# Runny noses



## elaineyannn

Hello,

I'm translating a document on hygiene, and "runny noses" is listed as one of the few things with harmful bacteria that one may get in contact in a day. I know what the term means but I can't seem to find a good translation for it. 鼻涕 seems a little casual for the context. 

Does anyone have a suggestion for translating this word? Thanks!!


----------



## Skatinginbc

上下文？  假如是個 list, 我想知道引介出那個 list 的句子，並由該 list 中的其他項目，得知哪個結構最適當。


----------



## elaineyannn

Skatinginbc said:


> 上下文？



The text basically is: "We know that our hands can carry harmful bacteria. Think about all the things you touch throughout the day:"
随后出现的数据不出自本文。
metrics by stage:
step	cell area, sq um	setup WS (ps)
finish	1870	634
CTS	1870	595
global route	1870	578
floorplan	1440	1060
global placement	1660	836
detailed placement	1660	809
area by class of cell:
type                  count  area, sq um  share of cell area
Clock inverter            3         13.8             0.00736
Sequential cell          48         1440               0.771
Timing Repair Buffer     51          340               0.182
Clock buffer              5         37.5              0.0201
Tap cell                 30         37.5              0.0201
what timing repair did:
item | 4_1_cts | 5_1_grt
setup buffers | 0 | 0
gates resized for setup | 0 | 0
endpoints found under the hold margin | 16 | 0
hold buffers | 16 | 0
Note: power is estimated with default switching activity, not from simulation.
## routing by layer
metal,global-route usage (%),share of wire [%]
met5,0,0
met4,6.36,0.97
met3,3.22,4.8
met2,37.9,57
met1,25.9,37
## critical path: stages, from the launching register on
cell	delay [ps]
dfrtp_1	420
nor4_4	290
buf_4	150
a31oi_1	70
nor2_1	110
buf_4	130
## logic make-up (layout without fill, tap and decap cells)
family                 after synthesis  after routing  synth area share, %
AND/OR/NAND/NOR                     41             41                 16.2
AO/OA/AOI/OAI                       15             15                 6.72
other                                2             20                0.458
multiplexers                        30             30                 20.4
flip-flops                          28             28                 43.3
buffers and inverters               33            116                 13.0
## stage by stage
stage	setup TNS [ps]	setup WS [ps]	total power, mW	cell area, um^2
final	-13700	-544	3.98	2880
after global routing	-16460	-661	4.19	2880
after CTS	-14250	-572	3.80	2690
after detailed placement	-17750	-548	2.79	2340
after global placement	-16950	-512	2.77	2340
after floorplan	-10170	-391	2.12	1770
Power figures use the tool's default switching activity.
## config.mk

```make
export PLATFORM = sky130hd
export DESIGN_NAME = wildcard_byte_pattern_scanner
export DESIGN_NICKNAME = d
export VERILOG_FILES = /design/src/wbps_pkg.sv /design/src/wildcard_byte_pattern_scanner.sv /design/src/wbps_front.sv /design/src/wbps_queue.sv /design/src/wbps_back.sv
export SDC_FILE = /design/constraint.sdc
export NUM_CORES = 2
export LEC_CHECK = 0
export ABC_AREA = 0
export BUFFER_PORTS_ARGS = -buffer_cell sky130_fd_sc_hd__buf_2
export CAP_MARGIN = 10
export CORE_MARGIN = 2
export CORE_UTILIZATION = 50
export DETAILED_ROUTE_END_ITERATION = 16
export HOLD_SLACK_MARGIN = 0.02
export PLACE_DENSITY = 0.67
export SYNTH_ARGS = -nofsm -noshare
export SYNTH_HDL_FRONTEND = slang
export SYNTH_SLANG_ARGS = --single-unit
```

## constraint.sdc

```tcl
create_clock -name clk -period 11.45 [get_ports clk]
set_input_delay 1.7175 -clock clk [delete_from_list [all_inputs] [get_ports clk]]
set_output_delay 1.7175 -clock clk [all_outputs]
set_load 0.01 [all_outputs]
```
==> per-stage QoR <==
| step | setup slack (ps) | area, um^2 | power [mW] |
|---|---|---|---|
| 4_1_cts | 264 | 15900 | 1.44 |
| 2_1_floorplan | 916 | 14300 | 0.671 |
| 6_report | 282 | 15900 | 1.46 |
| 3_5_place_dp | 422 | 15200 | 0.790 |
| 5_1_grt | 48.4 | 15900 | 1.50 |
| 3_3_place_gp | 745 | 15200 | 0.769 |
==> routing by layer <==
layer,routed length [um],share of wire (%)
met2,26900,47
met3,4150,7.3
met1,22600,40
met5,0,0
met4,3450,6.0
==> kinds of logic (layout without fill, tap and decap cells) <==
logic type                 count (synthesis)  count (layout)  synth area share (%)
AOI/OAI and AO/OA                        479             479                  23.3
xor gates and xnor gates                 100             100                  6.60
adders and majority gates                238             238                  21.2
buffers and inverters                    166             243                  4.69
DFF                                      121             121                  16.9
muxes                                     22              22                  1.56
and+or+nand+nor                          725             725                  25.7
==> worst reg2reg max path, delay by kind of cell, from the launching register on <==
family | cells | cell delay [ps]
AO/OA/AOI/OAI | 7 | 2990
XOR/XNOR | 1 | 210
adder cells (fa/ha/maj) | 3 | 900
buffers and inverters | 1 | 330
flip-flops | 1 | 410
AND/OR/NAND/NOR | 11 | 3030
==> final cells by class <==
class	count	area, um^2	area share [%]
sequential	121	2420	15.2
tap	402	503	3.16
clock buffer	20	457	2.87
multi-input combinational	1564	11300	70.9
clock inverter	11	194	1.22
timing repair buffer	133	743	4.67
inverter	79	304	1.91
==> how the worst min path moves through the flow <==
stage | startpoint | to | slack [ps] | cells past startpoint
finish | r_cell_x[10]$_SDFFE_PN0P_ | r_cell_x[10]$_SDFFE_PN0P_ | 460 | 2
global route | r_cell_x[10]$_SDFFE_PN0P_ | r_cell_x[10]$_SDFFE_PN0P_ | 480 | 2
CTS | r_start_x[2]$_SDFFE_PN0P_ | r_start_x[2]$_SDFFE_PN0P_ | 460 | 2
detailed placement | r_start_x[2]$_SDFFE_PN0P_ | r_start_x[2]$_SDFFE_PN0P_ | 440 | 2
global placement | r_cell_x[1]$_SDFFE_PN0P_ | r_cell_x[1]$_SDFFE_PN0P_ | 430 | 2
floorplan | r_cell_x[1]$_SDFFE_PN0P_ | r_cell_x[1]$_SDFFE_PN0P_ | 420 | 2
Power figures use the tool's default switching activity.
File: config.mk
export PLATFORM = sky130hd
export DESIGN_NAME = gcmsf_cell
export DESIGN_NICKNAME = d
export VERILOG_FILES = /design/src/sv/gcmsf_pkg.sv /design/src/sv/gcmsf_cell.sv
export SDC_FILE = /design/constraint.sdc
export NUM_CORES = 1
export LEC_CHECK = 0
export CAP_MARGIN = 0
export CORE_ASPECT_RATIO = 1.4
export CORE_MARGIN = 3
export CORE_UTILIZATION = 25
export DETAILED_ROUTE_END_ITERATION = 12
export DONT_BUFFER_PORTS = 1
export PLACE_DENSITY_LB_ADDON = 0.12
export REMOVE_ABC_BUFFERS = 1
export SETUP_SLACK_MARGIN = 0.1
export SLEW_MARGIN = 20
export SYNTH_ARGS = -nofsm -noshare
export SYNTH_HDL_FRONTEND = slang
export SYNTH_SLANG_ARGS = --single-unit
File: constraint.sdc
create_clock -name i_clk -period 6.3 [get_ports i_clk]
set_input_delay 0.315 -clock i_clk [delete_from_list [all_inputs] [get_ports i_clk]]
set_output_delay 0.315 -clock i_clk [all_outputs]
set_load 0.01 [all_outputs]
and then "runny noses" is listed as one of the items.


----------



## Skatinginbc

可以給幾個 list 中的其他項目以作參考嗎？


----------



## elaineyannn

Skatinginbc said:


> 可以給幾個 list 中的其他項目以作參考嗎？


• Pets
• Cars
• Children
• Dirty diapers
• Runny noses
• Cigarettes
• Toilet seats and handles


----------



## Skatinginbc

看來 head noun 必須是 「鼻(子)」, 不能變通更換成「涕」(as in 鼻涕) 或「水」(as in 鼻水)。 想不出中文如何稱呼「流涕之鼻」(在其他語境，或許可以創意地稱其為「涕鼻」、「水龍鼻」)。 我只想到被黃涕堵塞住的「塞鼻」。


----------



## elaineyannn

Skatinginbc said:


> 看來 head noun 必須是 「鼻(子)」, 不能變通更換成「涕」(as in 鼻涕) 或「水」(as in 鼻水)。 想不出中文如何稱呼「流涕之鼻」(在其他語境，或許可以創意地稱其為「涕鼻」、「水龍鼻」)。 我只想到被黃涕堵塞住的「塞鼻」。


是的，这也是我觉得困难的地方。谢谢你！


----------



## Skatinginbc

創意性的「流水鼻」不知可否接受？ 有人說：「寶寶的流水鼻。」


----------



## SuperXW

字面上不等同于“鼻涕”，但意义上完全应该换成“鼻涕”吧！带菌的是鼻涕，不是鼻子。


----------



## Skatinginbc

那 list 中的項目，沒一個是直接的含菌之物 (e.g , 唾液、糞便、尿液、血液、汗水、痰、等等)，而都是間接、可能會沾染到菌體的仲介物 (e.g., 馬桶、車) 或 帶原者 (e.g., 寵物、小孩)。 因此，「鼻涕」與其他項目 (e.g., 車) 格格不入。 我堅信 head noun 必須是 「鼻」, 否則修辭上是為敗筆。


----------



## SuperXW

这个恐怕很难完美处理


----------



## RA-Horakthy

elaineyannn said:


> I'm translating a document on hygiene, and "runny noses" is listed as one of the few things with harmful bacteria that one may get in contact in a day. I know what the term means but I can't seem to find a good translation for it. 鼻涕 seems a little casual for the context.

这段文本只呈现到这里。